What in the world will we do, now that the election is over? True. We've learned how to lengthen out the post- election analysis with lots of smart hindsight terms like "demographics" and the "swing" vote, just as we've learned how to lengthen out the run for office. It now takes a President about two years to get to the White House, and maybe a year for all of us to recover, which doesn't leave an awful lot of time in between.
Still, a certain silence will fall. This sense of candidates tugging at our sleeves for attention, like small children in department stores before Christmas , will disappear. We will -- politically speaking -- experience the empty-nest syndrome.
Well, this is what we've been waiting for, isn't it? No more debates, and talk of debates. No more paid political announcements. No more 10-second snippets of oratory on the evening news. An end, at last to the crowd noise of promises, warnings, juggled statistics, and old jokes, known as the campaign.
Haven't we all been yawning, or pretending to yawn, for at least six months? Most of this long spring, summer, and fall we thought we'd never get to the point. And then, a brief moment in a polling booth, a pull of the lever, and it's all over. Or is it?
It happened so slowly -- and it happened so fast. We cannot, it seems, wind down that quickly. We keep doing instant replays in the head. If this election had a lot of "undecideds" the week before, how about the week after?
Despite the marathon allotment of time, everybody -- candidates and electorate -- feels an aching sense of things left undone.
So what shall we do with this hiatus, this sudden silence?
We have a suggestion. Now that the buttons have been trashed and the bumper stickers are ready to peel and the last marching band with funny hats has lurched off into the night, playing "For He's a Jolly Good Fellow," can we, at long last, get down to the issues? You know, those things that everybody said, "Let's get down to . . ." -- and never quite did.
Instead, the issues of war and peace kept being reduced to a cartoon of hawks and doves -- a tough guy with his finger on the Dr. Strangelove button set against a slack-jawed dupe, going terminally soft on communism. And who can forget those calm considerations of an energy policy that ruinously ended up as a Nukes vs. No Nukes shouting match!
Now that the decibels are down, we constituents have a second chance to study these and other matters, divested of vote-grabbing provocativeness. Here is our opportunity to prove that we survivors of campaign '80 have wearied of everything but the novelty of sober thought. Still, the processes of orderly argument are never guaranteed, as we may also prove.
Benjamin DeMott has noted in the pages of the Atlantic an inclination for citizens as well as candidates, to treat those who disagree with them as the "Dreadful Others." Will we too turn into name-callers in the heat of our debate? Careful, careful. Prolonged exposure to campaign rhetoric tends to convert the whole world to shrillness.
If we are to do better than the candidates, we will have to depoliticize the issues, removing them from the partisan simplicities of either-or. With issues, as with candidates, we are entitled to say: None of the above.

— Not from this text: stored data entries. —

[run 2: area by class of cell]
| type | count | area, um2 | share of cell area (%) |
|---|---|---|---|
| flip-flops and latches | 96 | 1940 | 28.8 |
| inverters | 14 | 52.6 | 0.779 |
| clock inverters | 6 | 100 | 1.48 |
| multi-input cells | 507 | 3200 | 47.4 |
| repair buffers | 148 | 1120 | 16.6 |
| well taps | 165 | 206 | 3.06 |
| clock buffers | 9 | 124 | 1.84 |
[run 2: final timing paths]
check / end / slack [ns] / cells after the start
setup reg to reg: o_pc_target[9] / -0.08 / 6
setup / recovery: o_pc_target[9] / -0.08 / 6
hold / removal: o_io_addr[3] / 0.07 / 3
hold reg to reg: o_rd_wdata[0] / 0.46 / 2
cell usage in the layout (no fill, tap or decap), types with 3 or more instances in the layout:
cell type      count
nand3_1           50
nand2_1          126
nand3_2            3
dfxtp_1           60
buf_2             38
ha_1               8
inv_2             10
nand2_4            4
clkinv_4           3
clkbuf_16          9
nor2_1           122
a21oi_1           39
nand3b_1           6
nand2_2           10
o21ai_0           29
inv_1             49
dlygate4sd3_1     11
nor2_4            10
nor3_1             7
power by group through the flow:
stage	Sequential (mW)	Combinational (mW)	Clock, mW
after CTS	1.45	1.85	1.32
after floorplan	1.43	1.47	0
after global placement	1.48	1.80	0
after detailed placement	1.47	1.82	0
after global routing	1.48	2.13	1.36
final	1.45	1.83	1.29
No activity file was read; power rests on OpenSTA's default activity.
<file path="src/logic/pport_defines.vh">
// register offsets, field positions, reset values and timing counts for the parallel port
`ifndef PPORT_DEFINES_VH
`define PPORT_DEFINES_VH

// ***************************************
// register map (byte addresses)
// ***************************************
`define PP_MODE_OFS 8'h00
`define PP_ADDR_OFS 8'h04
`define PP_DATA_OFS 8'h08
`define PP_STAT_OFS 8'h0c

// ***************************************
// mode register fields
// ***************************************
`define PP_BUSY_BIT 15
`define PP_IRQ_HI 14
`define PP_IRQ_LO 13
`define PP_STEP_HI 12
`define PP_STEP_LO 11
`define PP_WIDE_BIT 10
`define PP_MODE_HI 9
`define PP_MODE_LO 8
`define PP_SETUP_HI 7
`define PP_SETUP_LO 6
`define PP_STRB_HI 5
`define PP_STRB_LO 2
`define PP_HOLD_HI 1
`define PP_HOLD_LO 0
`define PP_MODE_RST 16'h0000
`define PP_CS_EN_BIT 16

// ***************************************
// encodings
// ***************************************
`define PP_OPM_LEGACY 2'h0
`define PP_OPM_ENH 2'h1
`define PP_OPM_MST2 2'h2
`define PP_OPM_MST1 2'h3
`define PP_IRQ_NONE 2'h0
`define PP_IRQ_EOC 2'h1
`define PP_IRQ_BUF3 2'h2
`define PP_STEP_NONE 2'h0
`define PP_STEP_INC 2'h1
`define PP_STEP_DEC 2'h2
`define PP_STEP_BUF 2'h3

// ***************************************
// timing
// ***************************************
`define PP_CLK_NS 4
`define PP_MIN_WAIT_NS 4
`define PP_MIN_WAIT_CYC ((`PP_MIN_WAIT_NS + `PP_CLK_NS - 1) / `PP_CLK_NS)

`endif

</file>
<file path="src/logic/slave_buffers.v">
// four-entry slave read/write buffer memory with registered read data
`timescale 1ns/1ps
module slave_buffers #(
   parameter WIDTH = 8
) (
   // clock
   input wire clk,
   input wire ce,
   // write port
   input wire wr_en,
   input wire [1:0] wr_idx,
   input wire [WIDTH-1:0] wr_data,
   // read port
   input wire [1:0] rd_idx,
   output reg [WIDTH-1:0] rd_data
);
   reg [WIDTH-1:0] mem [0:3];

   always @(posedge clk) begin
      if (ce) begin
         if (wr_en) begin
            mem[wr_idx] <= wr_data;
         end
         rd_data <= mem[rd_idx];
      end
   end
endmodule // slave_buffers

</file>
<file path="src/logic/parallel_port.v">
// parallel master/slave port with mode, wait-state and address-step control
// Behaviour
// - busy flag reads 1 during a master transfer, 0 when idle
// - irq select 01 interrupts at the end of every cycle
// - irq select 10 interrupts on buffer three or slave address 11
// - irq select 00 gives no interrupt; 11 is reserved for software
// - step 01 increments the 16-bit address after each cycle
// - step 10 decrements the 16-bit address after each cycle
// - step 00 leaves the address unchanged
// - step 11 auto-advances slave buffer pointers on host strobes in legacy mode, and the read pointer on data register accesses in either slave mode
// - wide bit picks one 16-bit or one 8-bit transfer per data access
// - mode 11 master drives chip selects, direction, enable, address, data
// - mode 10 master drives chip selects, read, write, address, data
// - mode 01 enhanced slave with strobes, select, two address bits
// - mode 00 legacy slave with strobes, select and eight data lines
// - setup wait of one to four clocks, default one
// - strobe wait zero forces setup and hold to one clock on writes
// - strobe wait zero on reads gives one setup, zero hold
// - top two address bits do not step when used as chip selects
// - upper data byte is driven only in 16-bit mode
//
// Strobed register access and the address map were decided locally.
`include "pport_defines.vh"
`timescale 1ns/1ps
module parallel_port (
   // clock and reset
   input wire clk,
   input wire rst_n,
   input wire ce,
   // register port
   input wire [7:0] reg_addr,
   input wire [31:0] reg_wdata,
   input wire reg_wr,
   input wire reg_rd,
   output reg [31:0] reg_rdata,
   // event output
   output reg irq_q,
   // master side pins
   output reg [1:0] chip_select_lines,
   output reg [13:0] port_address_lines,
   output reg read_strobe,
   output reg write_strobe,
   output reg rw_direction_line,
   output reg enable_strobe,
   // data pins, three signals per bit
   input wire [15:0] port_data_in,
   output reg [15:0] port_data_out,
   output reg [15:0] port_data_oe,
   // slave side pins
   input wire slave_chip_select,
   input wire slave_read_strobe,
   input wire slave_write_strobe,
   input wire [1:0] slave_addr_in
);
   // ***************************************
   // states
   // ***************************************
   localparam [3:0] S_IDLE = 4'h1;
   localparam [3:0] S_SETUP = 4'h2;
   localparam [3:0] S_STRB = 4'h4;
   localparam [3:0] S_HOLD = 4'h8;

   reg [15:0] mode_q;
   reg cs_en_q;
   reg [15:0] addr_q;
   reg [15:0] wdata_q;
   reg [15:0] rdata_q;
   reg [3:0] state_q;
   reg [3:0] cnt_q;
   reg is_rd_q;
   reg [1:0] rd_ptr_q;
   reg [1:0] wr_ptr_q;
   reg [1:0] s_cs_m;
   reg [1:0] s_rd_m;
   reg [1:0] s_wr_m;
   reg [1:0] s_cs_s;
   reg [1:0] s_rd_s;
   reg [1:0] s_wr_s;
   reg [1:0] s_a_m;
   reg [1:0] s_a_s;
   reg [7:0] s_d_m;
   reg [7:0] s_d_s;
   reg s_rd_prev_q;
   reg s_wr_prev_q;
   wire [7:0] buf_rd_data;

   wire [1:0] opm = mode_q[`PP_MODE_HI:`PP_MODE_LO];
   wire [1:0] irq_select = mode_q[`PP_IRQ_HI:`PP_IRQ_LO];
   wire [1:0] step = mode_q[`PP_STEP_HI:`PP_STEP_LO];
   wire wide = mode_q[`PP_WIDE_BIT];
   wire [1:0] setup_wait_count = mode_q[`PP_SETUP_HI:`PP_SETUP_LO];
   wire [3:0] strobe_wait_count = mode_q[`PP_STRB_HI:`PP_STRB_LO];
   wire [1:0] hold_wait_count = mode_q[`PP_HOLD_HI:`PP_HOLD_LO];
   wire master = opm[1];

   // ***************************************
   // helpers
   // ***************************************
   // next port address; chip-select bits kept out of the step
   function [15:0] step_addr;
      input [15:0] a;
      input [1:0] s;
      input keep_top;
      reg [15:0] n;
      begin
         n = a;
         if (s == `PP_STEP_INC) begin
            n = a + 16'h0001;
         end else if (s == `PP_STEP_DEC) begin
            n = a - 16'h0001;
         end
         if (keep_top) begin
            n[15:14] = a[15:14];
         end
         step_addr = n;
      end
   endfunction

   // ***************************************
   // pin synchronisers
   // ***************************************
   always @(posedge clk) begin
      if (ce) begin
         s_cs_m <= {s_cs_m[0], slave_chip_select};
         s_rd_m <= {s_rd_m[0], slave_read_strobe};
         s_wr_m <= {s_wr_m[0], slave_write_strobe};
         s_a_m <= slave_addr_in;
         s_d_m <= port_data_in[7:0];
         s_cs_s <= {s_cs_s[0], s_cs_m[1]};
         s_rd_s <= {s_rd_s[0], s_rd_m[1]};
         s_wr_s <= {s_wr_s[0], s_wr_m[1]};
         s_a_s <= s_a_m;
         s_d_s <= s_d_m;
      end
   end

   // slave strobe edges from second stage only
   wire s_rd_evt = !master && s_cs_s[1] && s_rd_s[1] && !s_rd_prev_q;
   wire s_wr_evt = !master && s_cs_s[1] && s_wr_s[1] && !s_wr_prev_q;
   wire [1:0] s_idx = (opm == `PP_OPM_ENH) ? s_a_s : (step == `PP_STEP_BUF) ? wr_ptr_q : 2'h0;
   wire [1:0] s_ridx = (opm == `PP_OPM_ENH) ? s_a_s : (step == `PP_STEP_BUF) ? rd_ptr_q : 2'h0;

   // ***************************************
   // register access decode
   // ***************************************
   wire wr_mode = reg_wr && reg_addr == `PP_MODE_OFS;
   wire wr_addr = reg_wr && reg_addr == `PP_ADDR_OFS;
   wire acc_data = (reg_wr || reg_rd) && reg_addr == `PP_DATA_OFS;
   wire idle = state_q == S_IDLE;
   wire start = master && idle && acc_data;

   // zero strobe wait overrides the programmed setup and hold
   wire [3:0] setup_cyc = (strobe_wait_count == 4'h0) ? 4'h1 : {2'h0, setup_wait_count} + 4'h1;
   wire [3:0] hold_cyc = (strobe_wait_count != 4'h0) ? {2'h0, hold_wait_count} + 4'h1 :
                         (is_rd_q ? 4'h0 : 4'h1);
   wire m_done = (state_q == S_HOLD && cnt_q == 4'h1) ||
                 (state_q == S_STRB && cnt_q == 4'h0 && hold_cyc == 4'h0);

   slave_buffers #(
      .WIDTH(8)
   ) u_buf (
      .clk(clk),
      .ce(ce),
      .wr_en(s_wr_evt),
      .wr_idx(s_idx),
      .wr_data(s_d_s),
      .rd_idx(s_ridx),
      .rd_data(buf_rd_data)
   );

   // ***************************************
   // main state
   // ***************************************
   always @(posedge clk) begin
      if (!rst_n) begin
         mode_q <= `PP_MODE_RST;
         cs_en_q <= 1'b0;
         addr_q <= 16'h0000;
         wdata_q <= 16'h0000;
         rdata_q <= 16'h0000;
         state_q <= S_IDLE;
         cnt_q <= 4'h0;
         is_rd_q <= 1'b0;
         rd_ptr_q <= 2'h0;
         wr_ptr_q <= 2'h0;
         s_rd_prev_q <= 1'b0;
         s_wr_prev_q <= 1'b0;
         irq_q <= 1'b0;
         reg_rdata <= 32'h0000_0000;
      end else if (ce) begin
         s_rd_prev_q <= s_rd_s[1];
         s_wr_prev_q <= s_wr_s[1];
         irq_q <= 1'b0;
         reg_rdata <= 32'h0000_0000;
         if (wr_mode) begin
            // busy is status, not writable
            mode_q <= {1'b0, reg_wdata[14:0]};
            cs_en_q <= reg_wdata[`PP_CS_EN_BIT];
         end
         if (wr_addr) begin
            addr_q <= reg_wdata[15:0];
         end
         if (reg_rd) begin
            case (reg_addr)
               `PP_MODE_OFS: reg_rdata <= {15'h0000, cs_en_q, !idle, mode_q[14:0]};
               `PP_ADDR_OFS: reg_rdata <= {16'h0000, addr_q};
               `PP_DATA_OFS: reg_rdata <= master ? {16'h0000, rdata_q} : {24'h000000, buf_rd_data};
               `PP_STAT_OFS: reg_rdata <= {28'h0000000, wr_ptr_q, rd_ptr_q};
               default: reg_rdata <= 32'h0000_0000;
            endcase
         end
         if (acc_data && !master) begin
            rd_ptr_q <= (step == `PP_STEP_BUF) ? rd_ptr_q + 2'h1 : rd_ptr_q;
         end
         // slave events
         if (s_rd_evt || s_wr_evt) begin
            if (step == `PP_STEP_BUF && opm == `PP_OPM_LEGACY) begin
               if (s_wr_evt) begin
                  wr_ptr_q <= wr_ptr_q + 2'h1;
               end
               if (s_rd_evt) begin
                  rd_ptr_q <= rd_ptr_q + 2'h1;
               end
            end
            if (irq_select == `PP_IRQ_EOC) begin
               irq_q <= 1'b1;
            end else if (irq_select == `PP_IRQ_BUF3 && (s_wr_evt ? s_idx : s_ridx) == 2'h3) begin
               irq_q <= 1'b1;
            end
         end
         case (state_q)
            S_IDLE: begin
               if (start) begin
                  state_q <= S_SETUP;
                  cnt_q <= setup_cyc;
                  is_rd_q <= reg_rd;
                  wdata_q <= wide ? reg_wdata[15:0] : {8'h00, reg_wdata[7:0]};
               end
            end
            S_SETUP: begin
               if (cnt_q <= `PP_MIN_WAIT_CYC) begin
                  state_q <= S_STRB;
                  cnt_q <= strobe_wait_count;
               end else begin
                  cnt_q <= cnt_q - 4'h1;
               end
            end
            S_STRB: begin
               if (cnt_q == 4'h0) begin
                  if (is_rd_q) begin
                     rdata_q <= wide ? port_data_in : {8'h00, port_data_in[7:0]};
                  end
                  if (hold_cyc == 4'h0) begin
                     state_q <= S_IDLE;
                  end else begin
                     state_q <= S_HOLD;
                     cnt_q <= hold_cyc;
                  end
               end else begin
                  cnt_q <= cnt_q - 4'h1;
               end
            end
            S_HOLD: begin
               if (cnt_q == 4'h1) begin
                  state_q <= S_IDLE;
               end else begin
                  cnt_q <= cnt_q - 4'h1;
               end
            end
            default: state_q <= S_IDLE;
         endcase
         if (m_done) begin
            addr_q <= step_addr(addr_q, step, cs_en_q);
            if (irq_select == `PP_IRQ_EOC) begin
               irq_q <= 1'b1;
            end
         end
      end
   end

   // ***************************************
   // pin drive, registered
   // ***************************************
   wire strb_now = state_q == S_STRB;
   wire in_xfer = !idle;
   always @(posedge clk) begin
      if (!rst_n) begin
         chip_select_lines <= 2'h0;
         port_address_lines <= 14'h0000;
         read_strobe <= 1'b0;
         write_strobe <= 1'b0;
         rw_direction_line <= 1'b0;
         enable_strobe <= 1'b0;
         port_data_out <= 16'h0000;
         port_data_oe <= 16'h0000;
      end else if (ce) begin
         chip_select_lines <= (in_xfer && cs_en_q) ? addr_q[15:14] : 2'h0;
         port_address_lines <= addr_q[13:0];
         read_strobe <= strb_now && is_rd_q && opm == `PP_OPM_MST2;
         write_strobe <= strb_now && !is_rd_q && opm == `PP_OPM_MST2;
         rw_direction_line <= in_xfer && is_rd_q && opm == `PP_OPM_MST1;
         enable_strobe <= strb_now && opm == `PP_OPM_MST1;
         if (master) begin
            port_data_out <= wdata_q;
            port_data_oe <= (in_xfer && !is_rd_q) ? (wide ? 16'hffff : 16'h00ff) : 16'h0000;
         end else begin
            port_data_out <= {8'h00, buf_rd_data};
            port_data_oe <= (s_cs_s[1] && s_rd_s[1]) ? 16'h00ff : 16'h0000;
         end
      end
   end
endmodule // parallel_port

</file>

First rule for post-election debate: Concentrate on understanding each issue, in all its complexity, before selecting one's point of advocacy -- before buying another slogan on another button.
Are we up to this citizen's statesmanship?
We have our second chance -- for a while.But the respite between national hysterias of one sort or another seems to grow shorter and shorter. If we don't do our thinking -- our real thinking -- now, when will we do it?What else is a post-election letdown for?